> _Your goal_:
Look through the data below and extract, unchanged, the lines from the one that contains "nand2_1 (146), a21oi_1" to the one that contains "cap_violations 0 \", both included.

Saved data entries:
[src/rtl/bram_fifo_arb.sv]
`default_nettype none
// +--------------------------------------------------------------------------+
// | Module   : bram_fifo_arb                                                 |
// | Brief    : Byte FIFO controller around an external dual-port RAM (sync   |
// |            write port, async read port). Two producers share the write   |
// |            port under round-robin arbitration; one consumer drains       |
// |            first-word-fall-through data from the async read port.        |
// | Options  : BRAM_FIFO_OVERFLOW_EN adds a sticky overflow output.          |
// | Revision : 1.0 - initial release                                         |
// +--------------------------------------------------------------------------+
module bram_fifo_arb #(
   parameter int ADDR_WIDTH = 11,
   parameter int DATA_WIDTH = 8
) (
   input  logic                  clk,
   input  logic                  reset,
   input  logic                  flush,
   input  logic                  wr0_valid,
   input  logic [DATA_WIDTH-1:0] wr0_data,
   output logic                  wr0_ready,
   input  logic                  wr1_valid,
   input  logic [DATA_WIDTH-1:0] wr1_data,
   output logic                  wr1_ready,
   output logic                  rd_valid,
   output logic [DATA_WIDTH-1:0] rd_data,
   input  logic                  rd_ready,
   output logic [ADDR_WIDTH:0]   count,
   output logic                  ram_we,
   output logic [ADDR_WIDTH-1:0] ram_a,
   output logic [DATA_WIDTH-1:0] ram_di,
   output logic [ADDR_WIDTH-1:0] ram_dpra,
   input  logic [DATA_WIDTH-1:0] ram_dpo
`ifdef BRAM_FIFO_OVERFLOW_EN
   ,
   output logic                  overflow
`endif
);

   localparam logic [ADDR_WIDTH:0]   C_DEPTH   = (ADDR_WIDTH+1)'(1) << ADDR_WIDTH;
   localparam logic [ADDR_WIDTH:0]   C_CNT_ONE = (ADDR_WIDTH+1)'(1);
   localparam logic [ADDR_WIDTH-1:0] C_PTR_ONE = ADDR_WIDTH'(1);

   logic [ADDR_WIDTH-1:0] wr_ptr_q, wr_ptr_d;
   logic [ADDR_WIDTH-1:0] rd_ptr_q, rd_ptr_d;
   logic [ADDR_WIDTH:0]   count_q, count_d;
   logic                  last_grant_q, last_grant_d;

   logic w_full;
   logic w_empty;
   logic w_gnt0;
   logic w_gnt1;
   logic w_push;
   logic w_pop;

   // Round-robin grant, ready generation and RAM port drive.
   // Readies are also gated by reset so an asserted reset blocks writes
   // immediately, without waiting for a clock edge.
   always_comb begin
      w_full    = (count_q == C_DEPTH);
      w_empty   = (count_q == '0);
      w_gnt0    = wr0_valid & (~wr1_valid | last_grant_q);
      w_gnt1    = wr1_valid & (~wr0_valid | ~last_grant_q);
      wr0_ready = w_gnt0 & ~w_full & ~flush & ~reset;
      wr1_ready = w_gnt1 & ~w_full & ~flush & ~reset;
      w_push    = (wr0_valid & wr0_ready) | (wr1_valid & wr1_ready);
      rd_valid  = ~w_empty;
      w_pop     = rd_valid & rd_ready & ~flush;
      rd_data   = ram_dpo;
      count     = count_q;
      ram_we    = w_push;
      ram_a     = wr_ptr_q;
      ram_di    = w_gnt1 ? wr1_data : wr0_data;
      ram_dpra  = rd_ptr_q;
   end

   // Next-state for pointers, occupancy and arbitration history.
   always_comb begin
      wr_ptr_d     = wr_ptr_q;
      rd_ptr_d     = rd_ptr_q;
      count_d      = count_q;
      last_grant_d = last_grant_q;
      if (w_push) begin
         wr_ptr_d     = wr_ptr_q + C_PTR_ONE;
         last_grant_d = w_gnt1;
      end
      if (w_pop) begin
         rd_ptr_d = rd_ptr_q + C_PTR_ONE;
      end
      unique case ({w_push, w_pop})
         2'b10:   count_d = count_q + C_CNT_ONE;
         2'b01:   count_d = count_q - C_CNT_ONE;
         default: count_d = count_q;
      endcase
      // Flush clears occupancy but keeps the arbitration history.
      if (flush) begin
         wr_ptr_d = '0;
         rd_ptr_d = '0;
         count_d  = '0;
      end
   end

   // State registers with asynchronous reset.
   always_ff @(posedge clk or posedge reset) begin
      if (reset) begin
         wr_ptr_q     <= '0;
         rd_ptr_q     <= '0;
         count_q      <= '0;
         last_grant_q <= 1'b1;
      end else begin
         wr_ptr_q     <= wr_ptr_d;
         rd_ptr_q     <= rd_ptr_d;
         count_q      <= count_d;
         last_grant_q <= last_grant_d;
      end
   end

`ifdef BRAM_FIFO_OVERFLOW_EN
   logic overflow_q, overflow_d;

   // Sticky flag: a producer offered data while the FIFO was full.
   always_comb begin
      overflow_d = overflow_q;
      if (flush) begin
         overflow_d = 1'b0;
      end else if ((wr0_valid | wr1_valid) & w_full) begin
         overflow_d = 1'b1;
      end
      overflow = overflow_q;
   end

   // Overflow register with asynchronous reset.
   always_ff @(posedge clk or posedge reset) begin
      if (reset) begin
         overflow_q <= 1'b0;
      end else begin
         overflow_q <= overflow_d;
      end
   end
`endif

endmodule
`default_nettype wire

==

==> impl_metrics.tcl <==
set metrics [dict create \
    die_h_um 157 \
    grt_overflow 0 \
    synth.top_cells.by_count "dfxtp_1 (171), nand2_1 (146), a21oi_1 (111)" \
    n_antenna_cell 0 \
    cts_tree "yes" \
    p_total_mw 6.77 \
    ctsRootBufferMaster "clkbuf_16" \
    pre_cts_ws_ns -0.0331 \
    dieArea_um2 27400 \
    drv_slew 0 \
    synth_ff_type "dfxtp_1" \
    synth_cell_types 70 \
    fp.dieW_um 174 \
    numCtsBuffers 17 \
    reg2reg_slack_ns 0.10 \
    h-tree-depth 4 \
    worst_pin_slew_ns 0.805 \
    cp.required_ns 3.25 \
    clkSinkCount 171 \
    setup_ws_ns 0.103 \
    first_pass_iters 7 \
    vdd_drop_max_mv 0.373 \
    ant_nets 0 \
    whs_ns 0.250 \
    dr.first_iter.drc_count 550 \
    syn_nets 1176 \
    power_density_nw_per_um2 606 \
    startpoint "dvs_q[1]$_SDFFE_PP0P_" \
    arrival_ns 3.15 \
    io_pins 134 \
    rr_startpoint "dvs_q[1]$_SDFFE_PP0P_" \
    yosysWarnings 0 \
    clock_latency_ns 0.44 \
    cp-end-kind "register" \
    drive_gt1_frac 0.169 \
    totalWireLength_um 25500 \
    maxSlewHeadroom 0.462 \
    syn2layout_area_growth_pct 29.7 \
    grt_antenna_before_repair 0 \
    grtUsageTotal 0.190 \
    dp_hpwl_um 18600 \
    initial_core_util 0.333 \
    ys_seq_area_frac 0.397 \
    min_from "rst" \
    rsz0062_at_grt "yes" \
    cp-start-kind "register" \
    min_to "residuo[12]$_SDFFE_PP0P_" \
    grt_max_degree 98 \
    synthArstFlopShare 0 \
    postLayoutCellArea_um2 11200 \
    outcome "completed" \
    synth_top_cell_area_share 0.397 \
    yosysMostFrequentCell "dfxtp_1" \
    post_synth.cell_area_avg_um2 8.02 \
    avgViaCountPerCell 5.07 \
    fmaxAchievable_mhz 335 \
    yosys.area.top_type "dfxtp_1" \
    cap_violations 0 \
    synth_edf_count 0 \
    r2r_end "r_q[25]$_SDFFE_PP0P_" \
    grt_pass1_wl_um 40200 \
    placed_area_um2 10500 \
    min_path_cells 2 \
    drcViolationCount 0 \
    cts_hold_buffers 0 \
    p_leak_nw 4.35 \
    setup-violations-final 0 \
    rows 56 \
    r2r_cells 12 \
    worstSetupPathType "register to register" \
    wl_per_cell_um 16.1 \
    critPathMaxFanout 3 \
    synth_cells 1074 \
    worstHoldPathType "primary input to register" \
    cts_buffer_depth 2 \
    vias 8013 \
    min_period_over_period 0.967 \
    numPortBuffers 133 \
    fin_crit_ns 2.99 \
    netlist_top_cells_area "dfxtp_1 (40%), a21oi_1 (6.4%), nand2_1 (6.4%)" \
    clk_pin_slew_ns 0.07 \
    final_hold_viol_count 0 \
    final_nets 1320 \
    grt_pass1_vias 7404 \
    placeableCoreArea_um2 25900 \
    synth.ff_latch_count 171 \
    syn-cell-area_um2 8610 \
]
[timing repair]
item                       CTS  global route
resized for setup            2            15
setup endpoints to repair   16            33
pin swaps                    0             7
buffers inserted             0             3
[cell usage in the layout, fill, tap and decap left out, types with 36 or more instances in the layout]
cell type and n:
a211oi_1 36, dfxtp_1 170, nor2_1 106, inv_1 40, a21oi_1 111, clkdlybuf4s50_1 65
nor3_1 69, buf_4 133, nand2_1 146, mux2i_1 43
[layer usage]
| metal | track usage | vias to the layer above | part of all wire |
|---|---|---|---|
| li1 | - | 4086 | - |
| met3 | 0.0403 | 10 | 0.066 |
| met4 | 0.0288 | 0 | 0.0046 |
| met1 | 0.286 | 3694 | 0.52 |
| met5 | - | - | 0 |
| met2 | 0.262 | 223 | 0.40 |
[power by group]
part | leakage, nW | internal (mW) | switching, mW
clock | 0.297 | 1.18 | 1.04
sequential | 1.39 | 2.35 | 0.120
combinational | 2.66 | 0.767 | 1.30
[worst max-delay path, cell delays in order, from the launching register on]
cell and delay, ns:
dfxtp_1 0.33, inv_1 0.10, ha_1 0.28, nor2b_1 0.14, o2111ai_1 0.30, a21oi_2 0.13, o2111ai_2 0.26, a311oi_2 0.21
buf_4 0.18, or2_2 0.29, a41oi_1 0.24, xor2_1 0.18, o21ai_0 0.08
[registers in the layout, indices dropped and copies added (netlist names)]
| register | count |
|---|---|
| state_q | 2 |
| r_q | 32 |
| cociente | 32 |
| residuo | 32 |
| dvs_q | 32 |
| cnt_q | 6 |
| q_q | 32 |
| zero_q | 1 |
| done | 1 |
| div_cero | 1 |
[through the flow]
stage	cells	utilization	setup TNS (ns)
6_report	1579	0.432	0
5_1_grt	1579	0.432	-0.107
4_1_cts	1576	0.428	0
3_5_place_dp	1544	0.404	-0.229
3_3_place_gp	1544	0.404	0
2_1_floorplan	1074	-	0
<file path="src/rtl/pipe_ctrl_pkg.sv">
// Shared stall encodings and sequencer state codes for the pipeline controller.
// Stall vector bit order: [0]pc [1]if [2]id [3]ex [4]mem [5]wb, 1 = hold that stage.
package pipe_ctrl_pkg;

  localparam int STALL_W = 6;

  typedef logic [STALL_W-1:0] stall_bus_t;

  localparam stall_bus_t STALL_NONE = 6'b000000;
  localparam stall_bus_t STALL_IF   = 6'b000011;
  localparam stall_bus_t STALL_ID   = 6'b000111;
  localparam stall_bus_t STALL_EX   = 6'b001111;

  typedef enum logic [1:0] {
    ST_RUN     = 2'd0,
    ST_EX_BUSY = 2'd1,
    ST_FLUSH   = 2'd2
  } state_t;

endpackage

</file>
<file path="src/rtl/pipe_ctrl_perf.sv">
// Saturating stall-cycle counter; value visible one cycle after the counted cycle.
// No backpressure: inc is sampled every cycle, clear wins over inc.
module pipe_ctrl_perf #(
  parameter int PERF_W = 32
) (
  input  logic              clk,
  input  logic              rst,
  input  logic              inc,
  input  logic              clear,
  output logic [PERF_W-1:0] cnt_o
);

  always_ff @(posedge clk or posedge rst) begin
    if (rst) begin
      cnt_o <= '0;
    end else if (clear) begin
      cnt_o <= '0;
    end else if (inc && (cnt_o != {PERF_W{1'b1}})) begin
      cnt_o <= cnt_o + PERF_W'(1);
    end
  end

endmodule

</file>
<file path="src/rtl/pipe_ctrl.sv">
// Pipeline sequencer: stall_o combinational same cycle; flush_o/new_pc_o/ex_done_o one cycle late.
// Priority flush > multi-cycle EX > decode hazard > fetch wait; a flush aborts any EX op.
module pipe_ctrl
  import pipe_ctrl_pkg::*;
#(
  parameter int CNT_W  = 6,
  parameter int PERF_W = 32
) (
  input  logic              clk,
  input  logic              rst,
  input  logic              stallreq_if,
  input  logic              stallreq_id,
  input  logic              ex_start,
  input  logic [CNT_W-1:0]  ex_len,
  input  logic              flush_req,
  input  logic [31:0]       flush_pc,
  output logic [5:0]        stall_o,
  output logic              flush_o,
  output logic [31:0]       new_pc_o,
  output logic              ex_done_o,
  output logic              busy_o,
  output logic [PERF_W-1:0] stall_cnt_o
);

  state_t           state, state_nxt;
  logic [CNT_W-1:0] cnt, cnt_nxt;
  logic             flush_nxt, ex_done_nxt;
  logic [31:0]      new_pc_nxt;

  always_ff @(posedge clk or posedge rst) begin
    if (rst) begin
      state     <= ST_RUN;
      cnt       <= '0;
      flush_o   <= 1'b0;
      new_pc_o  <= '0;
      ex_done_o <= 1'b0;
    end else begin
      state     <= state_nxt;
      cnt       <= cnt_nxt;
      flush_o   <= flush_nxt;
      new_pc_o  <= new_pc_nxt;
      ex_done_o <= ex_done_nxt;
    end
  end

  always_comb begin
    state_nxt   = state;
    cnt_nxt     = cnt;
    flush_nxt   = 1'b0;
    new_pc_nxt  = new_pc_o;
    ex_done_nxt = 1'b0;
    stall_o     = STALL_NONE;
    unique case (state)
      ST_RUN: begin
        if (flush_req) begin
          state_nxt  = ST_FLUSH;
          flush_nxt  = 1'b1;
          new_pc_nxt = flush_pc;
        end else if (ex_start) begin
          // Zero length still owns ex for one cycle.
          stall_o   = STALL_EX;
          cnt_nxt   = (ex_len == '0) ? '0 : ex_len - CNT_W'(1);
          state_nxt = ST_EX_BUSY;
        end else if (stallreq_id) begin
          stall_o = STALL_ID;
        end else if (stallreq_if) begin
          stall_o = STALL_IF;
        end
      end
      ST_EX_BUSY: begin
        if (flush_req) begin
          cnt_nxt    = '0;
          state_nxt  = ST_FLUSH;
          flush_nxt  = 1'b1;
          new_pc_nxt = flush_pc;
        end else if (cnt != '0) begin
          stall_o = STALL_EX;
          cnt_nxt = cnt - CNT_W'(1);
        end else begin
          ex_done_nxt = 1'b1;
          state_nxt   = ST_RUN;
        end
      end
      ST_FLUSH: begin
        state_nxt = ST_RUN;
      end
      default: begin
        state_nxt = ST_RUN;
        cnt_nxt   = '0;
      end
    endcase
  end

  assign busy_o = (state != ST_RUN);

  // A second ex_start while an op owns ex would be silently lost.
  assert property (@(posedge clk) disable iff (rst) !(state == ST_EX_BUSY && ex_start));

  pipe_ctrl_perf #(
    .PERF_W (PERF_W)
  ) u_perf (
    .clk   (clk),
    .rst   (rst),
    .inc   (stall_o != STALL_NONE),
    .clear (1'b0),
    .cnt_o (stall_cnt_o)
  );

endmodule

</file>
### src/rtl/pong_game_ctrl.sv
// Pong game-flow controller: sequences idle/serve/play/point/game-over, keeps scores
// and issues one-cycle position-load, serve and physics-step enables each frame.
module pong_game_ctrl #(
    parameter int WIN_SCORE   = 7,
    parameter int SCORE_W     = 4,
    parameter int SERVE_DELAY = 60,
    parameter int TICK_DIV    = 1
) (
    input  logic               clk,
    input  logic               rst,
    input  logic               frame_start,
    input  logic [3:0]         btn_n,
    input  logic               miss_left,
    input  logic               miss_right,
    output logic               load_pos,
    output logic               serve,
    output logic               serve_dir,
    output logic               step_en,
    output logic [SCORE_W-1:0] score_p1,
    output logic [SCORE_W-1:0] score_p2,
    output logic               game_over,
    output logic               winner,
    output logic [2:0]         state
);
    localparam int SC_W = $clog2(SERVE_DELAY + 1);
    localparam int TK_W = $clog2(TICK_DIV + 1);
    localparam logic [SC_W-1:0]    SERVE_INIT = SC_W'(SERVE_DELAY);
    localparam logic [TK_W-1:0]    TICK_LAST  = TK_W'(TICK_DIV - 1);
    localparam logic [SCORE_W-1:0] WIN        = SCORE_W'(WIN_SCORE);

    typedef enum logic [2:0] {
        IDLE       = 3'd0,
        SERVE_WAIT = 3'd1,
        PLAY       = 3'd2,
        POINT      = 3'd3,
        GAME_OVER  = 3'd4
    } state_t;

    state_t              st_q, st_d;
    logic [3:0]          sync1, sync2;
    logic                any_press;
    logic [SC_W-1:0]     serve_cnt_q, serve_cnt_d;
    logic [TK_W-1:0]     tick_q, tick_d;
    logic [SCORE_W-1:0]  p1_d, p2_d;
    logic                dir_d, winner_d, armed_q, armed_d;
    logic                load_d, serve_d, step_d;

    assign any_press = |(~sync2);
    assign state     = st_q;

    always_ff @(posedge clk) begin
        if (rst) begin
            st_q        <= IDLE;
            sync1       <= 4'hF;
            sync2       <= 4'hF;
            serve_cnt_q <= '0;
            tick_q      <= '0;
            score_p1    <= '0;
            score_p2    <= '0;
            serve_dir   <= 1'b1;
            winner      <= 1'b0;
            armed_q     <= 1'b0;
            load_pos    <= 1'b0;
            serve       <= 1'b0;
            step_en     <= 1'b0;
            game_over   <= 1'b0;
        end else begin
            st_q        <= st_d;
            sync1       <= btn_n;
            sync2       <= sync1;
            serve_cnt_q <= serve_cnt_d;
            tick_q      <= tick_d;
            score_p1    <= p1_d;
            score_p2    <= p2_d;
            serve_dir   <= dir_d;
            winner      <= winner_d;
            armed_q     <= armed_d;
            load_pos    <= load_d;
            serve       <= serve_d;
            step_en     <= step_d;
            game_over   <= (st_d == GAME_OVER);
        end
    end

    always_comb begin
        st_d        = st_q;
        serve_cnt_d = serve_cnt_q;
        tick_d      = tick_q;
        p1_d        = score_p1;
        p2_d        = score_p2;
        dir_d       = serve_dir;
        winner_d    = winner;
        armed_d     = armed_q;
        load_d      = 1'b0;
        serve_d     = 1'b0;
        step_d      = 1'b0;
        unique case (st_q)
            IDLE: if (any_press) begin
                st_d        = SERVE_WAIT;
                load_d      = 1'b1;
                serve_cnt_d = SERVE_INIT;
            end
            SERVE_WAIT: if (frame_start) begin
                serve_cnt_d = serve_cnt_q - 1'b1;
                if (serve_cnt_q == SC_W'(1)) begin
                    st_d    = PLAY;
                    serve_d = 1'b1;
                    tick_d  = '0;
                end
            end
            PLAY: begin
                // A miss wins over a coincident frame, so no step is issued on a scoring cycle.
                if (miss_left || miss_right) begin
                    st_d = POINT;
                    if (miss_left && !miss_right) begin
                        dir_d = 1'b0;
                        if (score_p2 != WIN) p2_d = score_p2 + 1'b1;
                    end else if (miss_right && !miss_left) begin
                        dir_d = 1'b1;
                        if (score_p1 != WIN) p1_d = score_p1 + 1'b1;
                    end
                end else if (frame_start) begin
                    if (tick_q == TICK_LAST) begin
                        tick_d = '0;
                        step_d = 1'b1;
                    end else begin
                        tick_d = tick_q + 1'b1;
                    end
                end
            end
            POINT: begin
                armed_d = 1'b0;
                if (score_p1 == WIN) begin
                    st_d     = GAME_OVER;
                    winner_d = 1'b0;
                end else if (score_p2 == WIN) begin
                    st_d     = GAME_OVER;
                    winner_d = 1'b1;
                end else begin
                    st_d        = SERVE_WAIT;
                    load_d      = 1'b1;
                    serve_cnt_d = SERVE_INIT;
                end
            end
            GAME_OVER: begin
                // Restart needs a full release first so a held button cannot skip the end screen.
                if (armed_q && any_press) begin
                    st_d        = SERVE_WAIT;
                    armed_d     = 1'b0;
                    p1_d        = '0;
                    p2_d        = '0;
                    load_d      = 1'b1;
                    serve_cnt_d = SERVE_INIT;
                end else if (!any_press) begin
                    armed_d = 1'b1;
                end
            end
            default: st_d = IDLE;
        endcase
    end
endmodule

...

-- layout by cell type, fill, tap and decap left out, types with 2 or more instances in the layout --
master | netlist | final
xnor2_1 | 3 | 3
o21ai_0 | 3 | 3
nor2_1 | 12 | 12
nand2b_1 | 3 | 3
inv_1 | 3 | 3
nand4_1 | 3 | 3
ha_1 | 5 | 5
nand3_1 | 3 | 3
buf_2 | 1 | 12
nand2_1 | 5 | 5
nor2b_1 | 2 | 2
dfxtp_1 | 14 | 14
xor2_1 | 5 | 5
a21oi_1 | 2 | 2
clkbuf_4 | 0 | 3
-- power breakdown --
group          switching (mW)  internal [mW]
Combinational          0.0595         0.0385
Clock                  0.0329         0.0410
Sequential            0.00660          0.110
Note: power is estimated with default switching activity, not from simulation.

> _Task response_:
    synth.top_cells.by_count "dfxtp_1 (171), nand2_1 (146), a21oi_1 (111)" \
    n_antenna_cell 0 \
    cts_tree "yes" \
    p_total_mw 6.77 \
    ctsRootBufferMaster "clkbuf_16" \
    pre_cts_ws_ns -0.0331 \
    dieArea_um2 27400 \
    drv_slew 0 \
    synth_ff_type "dfxtp_1" \
    synth_cell_types 70 \
    fp.dieW_um 174 \
    numCtsBuffers 17 \
    reg2reg_slack_ns 0.10 \
    h-tree-depth 4 \
    worst_pin_slew_ns 0.805 \
    cp.required_ns 3.25 \
    clkSinkCount 171 \
    setup_ws_ns 0.103 \
    first_pass_iters 7 \
    vdd_drop_max_mv 0.373 \
    ant_nets 0 \
    whs_ns 0.250 \
    dr.first_iter.drc_count 550 \
    syn_nets 1176 \
    power_density_nw_per_um2 606 \
    startpoint "dvs_q[1]$_SDFFE_PP0P_" \
    arrival_ns 3.15 \
    io_pins 134 \
    rr_startpoint "dvs_q[1]$_SDFFE_PP0P_" \
    yosysWarnings 0 \
    clock_latency_ns 0.44 \
    cp-end-kind "register" \
    drive_gt1_frac 0.169 \
    totalWireLength_um 25500 \
    maxSlewHeadroom 0.462 \
    syn2layout_area_growth_pct 29.7 \
    grt_antenna_before_repair 0 \
    grtUsageTotal 0.190 \
    dp_hpwl_um 18600 \
    initial_core_util 0.333 \
    ys_seq_area_frac 0.397 \
    min_from "rst" \
    rsz0062_at_grt "yes" \
    cp-start-kind "register" \
    min_to "residuo[12]$_SDFFE_PP0P_" \
    grt_max_degree 98 \
    synthArstFlopShare 0 \
    postLayoutCellArea_um2 11200 \
    outcome "completed" \
    synth_top_cell_area_share 0.397 \
    yosysMostFrequentCell "dfxtp_1" \
    post_synth.cell_area_avg_um2 8.02 \
    avgViaCountPerCell 5.07 \
    fmaxAchievable_mhz 335 \
    yosys.area.top_type "dfxtp_1" \
    cap_violations 0 \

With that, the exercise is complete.